BRYANT GUMBEL’S PROBLEM WITH CATHOLICISM

The March edition of the CBS program, “The Early Show,” featured another attack on Catholicism; it was the third outburst in less than two months. Joining Bryant Gumbel in this attack was his co-host Jane Clayson, anchor Julie Chen and meteorologist Mark McEwen. Here is a sample of the extended discussion:

McEwen: Do you go to church?

Gumbel: No.

McEwen: Then why do you give up stuff for Lent?

Gumbel: Because I think there is a great deal of Catholic guilt that remains.

McEwen: That’s what—that’s what drives the Catholic Church, is guilt.

Gumbel: I mean, so if you even—if you even think about Betty Sue in the backseat, forget about doing it. Save your effort. You already sinned.

Chen: I haven’t thought of Betty Sue in the backseat…

McEwen: …if you do go to the backseat, you can go say you’re sorry.

Gumbel: That’s right.

McEwen: It’s called confession.

Gumbel: …were, like no matter what you did, if you had a double murder, he’d give you, like, a Hail Mary.

McEwen: That’s right.

Gumbel: Say a Hail Mary and go home. And the other one, if you, like, ate meat on Friday, he’d make you take a trip to Lourdes. Seriously. I mean, no—the penance was different….

In a statement to the press, Catholic League president William Donohue commented as follows:

“I mean, like, hey man, like, when will Bryant grow up?”




“CIDER” TURNS TO VINEGAR

Hollywood’s love affair with abortion rights was proven once again at this year’s Academy Awards celebration. According to an AP story, John Irving got a “thunderous applause” when he picked up his Oscar for “Cider House Rules.” That’s because the abortion-rights enthusiast went out of his way to thank “everyone at Planned Parenthood and the National Abortion Rights League.”

Accepting the Oscar for Best Screenplay, Irving also said “I want to thank the Academy for this honor to a film on the abortion subject, and Miramax for having the courage to make this movie in the first place.”

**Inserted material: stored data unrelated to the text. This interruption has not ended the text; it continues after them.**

--- config.mk ---
export PLATFORM = sky130hd
export DESIGN_NAME = bsq_sequencer
export DESIGN_NICKNAME = d
export VERILOG_FILES = /design/src/verilog/bsq_pkg.sv /design/src/verilog/bsq_in_filter.sv /design/src/verilog/bsq_sequencer.sv
export SDC_FILE = /design/constraint.sdc
export NUM_CORES = 1
export LEC_CHECK = 0
export ABC_AREA = 1
export BUFFER_PORTS_ARGS = -buffer_cell sky130_fd_sc_hd__buf_2
export CORE_MARGIN = 1
export CORE_UTILIZATION = 43
export DETAILED_ROUTE_END_ITERATION = 12
export GPL_ROUTABILITY_DRIVEN = 0
export PLACE_DENSITY = 0.68
export SYNTH_ARGS = -nofsm -noshare
export SYNTH_HDL_FRONTEND = slang
export SYNTH_SLANG_ARGS = --single-unit
--- constraint.sdc ---
create_clock -name clk_sys -period 12.55 [get_ports clk_sys]
set_input_delay 1.255 -clock clk_sys [delete_from_list [all_inputs] [get_ports clk_sys]]
set_output_delay 1.255 -clock clk_sys [all_outputs]
set_load 0.01 [all_outputs]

Now it is a little disingenuous to say that “Cider” is a film “on the abortion subject.” That’s like saying “Patton” is a movie on the subject of war. Even more absurd is the pretension—entertained ad nauseum in Tinsel Town—that it takes “courage” to make a [pro] abortion movie. Yeah, just like it took guts for Miramax to bash Catholics in “Priest” and “Dogma.”

Those in search of what courage looks like might try to access the April 1 edition of the Jesuit magazine, America. See the splendid piece by Paul W. McNellis, S.J. on the movie. Father McNellis shows quite clearly how “Cider” turns to vinegar.